Over the last 18 months there has been a great deal of interest in the application of AI/ML Forecasting and as covid data has become embedded in companies’ sales history, the need for additional demand indicators and systematic methods to utilize them has accelerated.
In our latest Insight Hour: Using AI/ML in Forecasting, the aim10x Innovators Network members discussed roadblocks to forecast accuracy, data input quality & accountability and the changes machine learning is having on Demand Planner Skillsets and IBP. The session was presented and chaired by Nitin Goyal (o9) and Fazlur Rahman (Kraft Heinz).
For this peer session the topics covered ranged from how to improve the quality of source data and gain better forecast accuracy to the impact of implementing AI/ML Forecasting on traditional IBP and how planner skills are changing in the face of new forecasting solutions.
Using AI to Understand a True Demand Signal
Nitin Goyal prefaced the session by explaining how history is no longer considered the only indicator for predicting the future. He expanded further that historical data represents what did happen, not what could have happened! How much Market Share do you have? Did a competitor have a successful marketing event? Was there a stock out? These events can distort and disguise the true demand signal.
Traditional statistical forecasting processes are only supported by lagging indicators, and this creates a lot of manual work to account for planned changes in future. Connecting Leading Indicators of demand with internal enterprise data is challenging and typical planning solutions lack the capability to run scenarios. The resulting forecast accuracy issues cause a lot of friction between Finance, Sales, and Supply chain.
This is where AI/ML Forecasting, using not just history but additional internal and external drivers as lagging and leading indicators, can really transform the accuracy of your forecasts. o9’s flexible, open source, machine learning forecasting solution is able to consider any driver of demand such as promotions, pricing, competitor activity, holidays, local events, cannibalization, policy changes, macroeconomic factors, industry data, weather and more.

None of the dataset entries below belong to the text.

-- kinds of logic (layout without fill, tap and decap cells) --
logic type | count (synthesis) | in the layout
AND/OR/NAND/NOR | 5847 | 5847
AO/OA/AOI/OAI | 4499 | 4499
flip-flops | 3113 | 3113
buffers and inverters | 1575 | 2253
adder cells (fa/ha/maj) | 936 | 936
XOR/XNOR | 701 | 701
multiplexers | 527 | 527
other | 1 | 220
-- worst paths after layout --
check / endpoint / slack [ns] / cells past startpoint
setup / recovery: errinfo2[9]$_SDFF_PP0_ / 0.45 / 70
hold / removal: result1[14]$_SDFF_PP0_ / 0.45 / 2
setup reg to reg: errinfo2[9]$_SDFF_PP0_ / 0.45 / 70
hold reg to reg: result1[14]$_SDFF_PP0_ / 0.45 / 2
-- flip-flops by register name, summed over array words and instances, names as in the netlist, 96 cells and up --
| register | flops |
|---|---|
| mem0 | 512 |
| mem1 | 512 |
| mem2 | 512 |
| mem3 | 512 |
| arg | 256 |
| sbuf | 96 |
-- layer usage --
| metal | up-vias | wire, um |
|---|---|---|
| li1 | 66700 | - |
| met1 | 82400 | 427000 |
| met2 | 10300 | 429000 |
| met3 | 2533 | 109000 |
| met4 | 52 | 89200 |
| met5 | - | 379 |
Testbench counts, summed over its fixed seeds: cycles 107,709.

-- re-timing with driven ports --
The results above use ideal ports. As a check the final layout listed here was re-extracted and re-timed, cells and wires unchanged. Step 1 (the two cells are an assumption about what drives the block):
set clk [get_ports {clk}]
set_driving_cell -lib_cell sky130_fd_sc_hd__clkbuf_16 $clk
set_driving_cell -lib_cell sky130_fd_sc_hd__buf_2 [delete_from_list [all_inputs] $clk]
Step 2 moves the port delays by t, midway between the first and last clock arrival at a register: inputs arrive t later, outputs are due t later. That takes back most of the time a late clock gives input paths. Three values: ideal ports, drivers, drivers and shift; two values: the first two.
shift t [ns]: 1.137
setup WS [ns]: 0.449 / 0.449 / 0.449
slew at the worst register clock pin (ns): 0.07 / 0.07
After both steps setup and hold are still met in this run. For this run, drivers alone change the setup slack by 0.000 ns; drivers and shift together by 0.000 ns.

Moving Beyond History as a Forecast Indicator
To entice discussions, the participants were invited to answer two poll questions: “How would you rate your forecasting accuracy?” and “What inputs are you currently using for forecasting?”. The results showed that most participants struggle to get above average accuracy and are moving beyond pure history as a forecast indicator. The resulting discourses revealed that many were conducting small scale experiments with additional driver data to increase forecast accuracy and were hoping to ramp up driver usage over time.

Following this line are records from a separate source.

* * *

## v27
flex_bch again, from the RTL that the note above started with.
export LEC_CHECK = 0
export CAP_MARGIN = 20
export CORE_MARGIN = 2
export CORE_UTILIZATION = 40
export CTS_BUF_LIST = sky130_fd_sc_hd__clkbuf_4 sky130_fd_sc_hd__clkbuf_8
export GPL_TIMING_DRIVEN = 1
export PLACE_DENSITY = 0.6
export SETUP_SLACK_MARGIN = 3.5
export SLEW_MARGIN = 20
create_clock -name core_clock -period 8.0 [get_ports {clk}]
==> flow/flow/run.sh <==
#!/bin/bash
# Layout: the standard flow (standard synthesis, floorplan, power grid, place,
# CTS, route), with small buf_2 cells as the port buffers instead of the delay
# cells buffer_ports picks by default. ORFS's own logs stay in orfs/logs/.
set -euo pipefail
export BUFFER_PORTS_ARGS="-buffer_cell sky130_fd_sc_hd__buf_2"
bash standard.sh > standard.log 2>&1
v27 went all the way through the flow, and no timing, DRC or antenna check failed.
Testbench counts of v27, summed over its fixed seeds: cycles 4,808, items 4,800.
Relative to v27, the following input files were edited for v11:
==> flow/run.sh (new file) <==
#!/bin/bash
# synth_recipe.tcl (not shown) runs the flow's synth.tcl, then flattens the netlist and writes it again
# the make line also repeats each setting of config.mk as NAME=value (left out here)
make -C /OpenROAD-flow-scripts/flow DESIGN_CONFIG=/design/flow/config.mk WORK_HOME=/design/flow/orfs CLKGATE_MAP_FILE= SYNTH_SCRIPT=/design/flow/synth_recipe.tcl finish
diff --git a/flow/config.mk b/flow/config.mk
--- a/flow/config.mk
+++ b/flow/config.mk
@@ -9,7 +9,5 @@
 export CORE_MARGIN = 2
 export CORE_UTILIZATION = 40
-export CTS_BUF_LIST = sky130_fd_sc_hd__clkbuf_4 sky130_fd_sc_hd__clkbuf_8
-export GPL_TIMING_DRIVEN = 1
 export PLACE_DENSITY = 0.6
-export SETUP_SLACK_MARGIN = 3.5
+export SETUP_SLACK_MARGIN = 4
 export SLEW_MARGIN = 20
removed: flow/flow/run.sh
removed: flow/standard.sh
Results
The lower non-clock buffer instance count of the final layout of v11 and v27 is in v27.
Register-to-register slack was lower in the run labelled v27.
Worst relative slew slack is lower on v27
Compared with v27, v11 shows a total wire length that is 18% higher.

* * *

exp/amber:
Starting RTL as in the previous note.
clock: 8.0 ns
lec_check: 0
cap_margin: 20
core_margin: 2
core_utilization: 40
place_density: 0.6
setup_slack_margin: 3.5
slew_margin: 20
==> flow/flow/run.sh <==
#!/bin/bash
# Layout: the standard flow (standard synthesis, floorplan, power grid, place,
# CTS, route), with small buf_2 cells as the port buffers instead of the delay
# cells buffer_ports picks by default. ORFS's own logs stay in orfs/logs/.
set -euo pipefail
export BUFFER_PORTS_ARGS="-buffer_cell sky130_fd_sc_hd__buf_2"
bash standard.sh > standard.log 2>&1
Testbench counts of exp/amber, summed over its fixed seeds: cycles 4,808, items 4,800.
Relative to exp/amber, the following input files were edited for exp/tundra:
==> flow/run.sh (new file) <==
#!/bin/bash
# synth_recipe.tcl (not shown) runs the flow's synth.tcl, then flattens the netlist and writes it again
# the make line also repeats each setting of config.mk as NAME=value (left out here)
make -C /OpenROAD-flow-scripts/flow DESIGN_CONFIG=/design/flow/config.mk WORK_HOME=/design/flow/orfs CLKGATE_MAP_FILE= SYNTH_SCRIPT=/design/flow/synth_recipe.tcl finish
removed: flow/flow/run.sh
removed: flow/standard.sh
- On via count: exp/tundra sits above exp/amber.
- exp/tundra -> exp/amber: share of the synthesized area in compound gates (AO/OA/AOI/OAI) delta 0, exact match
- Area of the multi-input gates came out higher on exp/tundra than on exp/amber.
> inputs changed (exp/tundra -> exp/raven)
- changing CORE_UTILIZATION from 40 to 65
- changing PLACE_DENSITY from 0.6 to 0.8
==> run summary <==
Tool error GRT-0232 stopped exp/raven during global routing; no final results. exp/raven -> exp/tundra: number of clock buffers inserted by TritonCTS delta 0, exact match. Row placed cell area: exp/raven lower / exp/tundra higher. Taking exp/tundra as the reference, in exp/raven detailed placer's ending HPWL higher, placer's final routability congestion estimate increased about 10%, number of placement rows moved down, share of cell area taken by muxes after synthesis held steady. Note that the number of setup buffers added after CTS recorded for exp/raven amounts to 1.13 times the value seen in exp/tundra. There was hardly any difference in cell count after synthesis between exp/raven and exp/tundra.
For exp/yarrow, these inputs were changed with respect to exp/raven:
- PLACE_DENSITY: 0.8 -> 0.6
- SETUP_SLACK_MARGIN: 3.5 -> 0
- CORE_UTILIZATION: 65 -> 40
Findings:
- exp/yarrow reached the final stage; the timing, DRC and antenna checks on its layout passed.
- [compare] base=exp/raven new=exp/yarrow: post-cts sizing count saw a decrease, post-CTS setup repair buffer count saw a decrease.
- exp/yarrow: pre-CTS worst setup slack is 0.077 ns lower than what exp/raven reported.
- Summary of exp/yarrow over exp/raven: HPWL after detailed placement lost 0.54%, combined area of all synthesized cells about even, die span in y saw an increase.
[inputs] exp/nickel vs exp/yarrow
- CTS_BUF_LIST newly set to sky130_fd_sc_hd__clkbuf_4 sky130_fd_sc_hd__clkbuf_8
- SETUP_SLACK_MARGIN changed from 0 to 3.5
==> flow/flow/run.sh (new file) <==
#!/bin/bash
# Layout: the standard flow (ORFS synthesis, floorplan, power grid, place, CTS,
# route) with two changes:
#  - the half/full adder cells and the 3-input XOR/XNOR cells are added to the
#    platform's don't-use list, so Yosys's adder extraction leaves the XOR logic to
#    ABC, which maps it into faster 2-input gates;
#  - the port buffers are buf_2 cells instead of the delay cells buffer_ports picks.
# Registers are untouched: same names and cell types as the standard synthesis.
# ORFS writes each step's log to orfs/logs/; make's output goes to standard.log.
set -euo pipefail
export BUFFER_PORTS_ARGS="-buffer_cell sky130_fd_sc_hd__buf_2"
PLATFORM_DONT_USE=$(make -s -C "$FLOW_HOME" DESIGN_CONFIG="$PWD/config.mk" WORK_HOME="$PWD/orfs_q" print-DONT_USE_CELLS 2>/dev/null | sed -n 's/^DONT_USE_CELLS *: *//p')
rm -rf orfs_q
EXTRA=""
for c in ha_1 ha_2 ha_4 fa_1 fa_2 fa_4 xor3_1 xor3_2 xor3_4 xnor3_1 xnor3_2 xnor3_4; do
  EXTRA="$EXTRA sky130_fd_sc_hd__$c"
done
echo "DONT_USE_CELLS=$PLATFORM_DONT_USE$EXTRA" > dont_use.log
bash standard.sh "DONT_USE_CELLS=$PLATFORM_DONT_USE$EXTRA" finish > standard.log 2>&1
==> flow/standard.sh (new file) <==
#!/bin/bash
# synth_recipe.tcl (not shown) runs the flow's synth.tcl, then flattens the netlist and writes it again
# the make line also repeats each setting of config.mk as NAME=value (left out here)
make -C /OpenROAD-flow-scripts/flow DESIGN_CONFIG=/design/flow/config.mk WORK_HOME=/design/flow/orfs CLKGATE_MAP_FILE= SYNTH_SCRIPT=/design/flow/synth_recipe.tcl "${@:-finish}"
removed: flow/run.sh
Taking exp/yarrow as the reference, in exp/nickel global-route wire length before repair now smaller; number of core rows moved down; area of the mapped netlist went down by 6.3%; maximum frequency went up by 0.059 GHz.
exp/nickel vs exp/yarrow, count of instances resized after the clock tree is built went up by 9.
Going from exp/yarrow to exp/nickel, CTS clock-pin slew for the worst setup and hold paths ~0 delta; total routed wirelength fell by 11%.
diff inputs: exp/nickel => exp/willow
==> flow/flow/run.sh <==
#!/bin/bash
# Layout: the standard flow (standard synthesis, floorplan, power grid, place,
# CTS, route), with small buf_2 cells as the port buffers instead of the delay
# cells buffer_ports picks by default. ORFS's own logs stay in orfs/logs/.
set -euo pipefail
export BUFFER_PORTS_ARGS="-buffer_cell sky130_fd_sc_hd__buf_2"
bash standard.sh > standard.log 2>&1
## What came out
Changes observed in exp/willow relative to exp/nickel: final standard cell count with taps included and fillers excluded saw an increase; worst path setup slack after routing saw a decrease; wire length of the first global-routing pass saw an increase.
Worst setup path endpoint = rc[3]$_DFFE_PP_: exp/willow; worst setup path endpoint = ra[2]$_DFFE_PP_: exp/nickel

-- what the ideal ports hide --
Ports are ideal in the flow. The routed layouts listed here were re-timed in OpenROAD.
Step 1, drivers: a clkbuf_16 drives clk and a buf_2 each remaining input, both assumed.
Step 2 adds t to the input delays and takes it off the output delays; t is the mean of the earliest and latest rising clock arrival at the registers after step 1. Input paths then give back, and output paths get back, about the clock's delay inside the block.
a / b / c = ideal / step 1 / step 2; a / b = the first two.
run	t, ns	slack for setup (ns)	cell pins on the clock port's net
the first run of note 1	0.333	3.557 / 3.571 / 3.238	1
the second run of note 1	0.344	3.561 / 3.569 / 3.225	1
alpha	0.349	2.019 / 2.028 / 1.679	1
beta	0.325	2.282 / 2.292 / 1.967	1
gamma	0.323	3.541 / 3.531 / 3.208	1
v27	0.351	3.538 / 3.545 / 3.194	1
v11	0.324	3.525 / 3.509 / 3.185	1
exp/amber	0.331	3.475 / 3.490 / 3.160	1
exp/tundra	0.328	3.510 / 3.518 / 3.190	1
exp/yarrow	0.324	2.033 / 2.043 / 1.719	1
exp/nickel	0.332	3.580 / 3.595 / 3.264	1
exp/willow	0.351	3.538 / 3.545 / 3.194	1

Roadblocks to Improving Forecasting Accuracy
The group discussed challenges to improving forecast accuracy and members articulated a range of issues that they were experiencing in the pursuit of forecast improvement including business cycles not being uniform, disjointed systems, incorrect historical weighting, Excel spreadsheets outside the system of truth, and planner capability”.
Three suggestions that really resonated were “Lack of confidence, adoption & collaboration”. The member offering these examples explained that planning insight not being believed or shared was resulting in failures to make good decisions.
Others brought up the significant problem of lack of trust in the forecasts produced by a ‘Black Box’. How do you get the business to buy into what is seen as almost magic?”
Another member explained the belief that one of the biggest challenges they were facing was also the answer to the issue of an untrusted black box, obtaining insight and using it effectively.
Quality of Inputs and Accountability
The challenge of gaining insight nicely segued into the next topic, which was the quality of inputs and accountability for the forecast. Some questions asked included, “How do you reconcile different assumptions and reach consensus?” and “Has anyone overcome the struggle with data quality?”
Members answered that data across multiple systems in different granularity and states of cleanliness were significant challenges that they were working hard to overcome. The rationalisation of source systems, defining the correct data on which to base their forecasts and data cleansing were spoken of as activities to improve data quality and facilitate clearer accountability. One member stated that his company was looking to bring in more ordering automation including utilising orders for short term demand sensing.
Changing Traditional IBP Process and Planner Skills
Considering the increased use of automation and the advances of AI/ML, the moderator asked the members what changes they thought were likely to happen to the traditional Integrated Business Planning processes and the skills required from planners.
There was agreement amongst the members that they were seeing changes happening. One common observation being the shift towards selling as compared to forecasting by sales. Another typical theme was the shift of forecast horizon emphasis as algorithms resolve short-term forecasts allowing planners to focus on the mid- and long-term.
As one member pointed out, people “like their numbers” and that they are encountering a huge shift of planning emphasis “as we change our IBP process to be action oriented and forward looking, because the AI machine learning being able to do most of the historical autopsy.”
Embracing Planning Transformation
July’s Peer Session included some fascinating insights about how members are tackling their planning transformations by creating solutions and processes that can collect additional drivers to create Machine Learning forecasts that will reform their company’s supply chains. To conclude the discussion, a member suggested that the topic for the next meeting should centre on how to collect additional drivers and assess if they should supersede existing ones.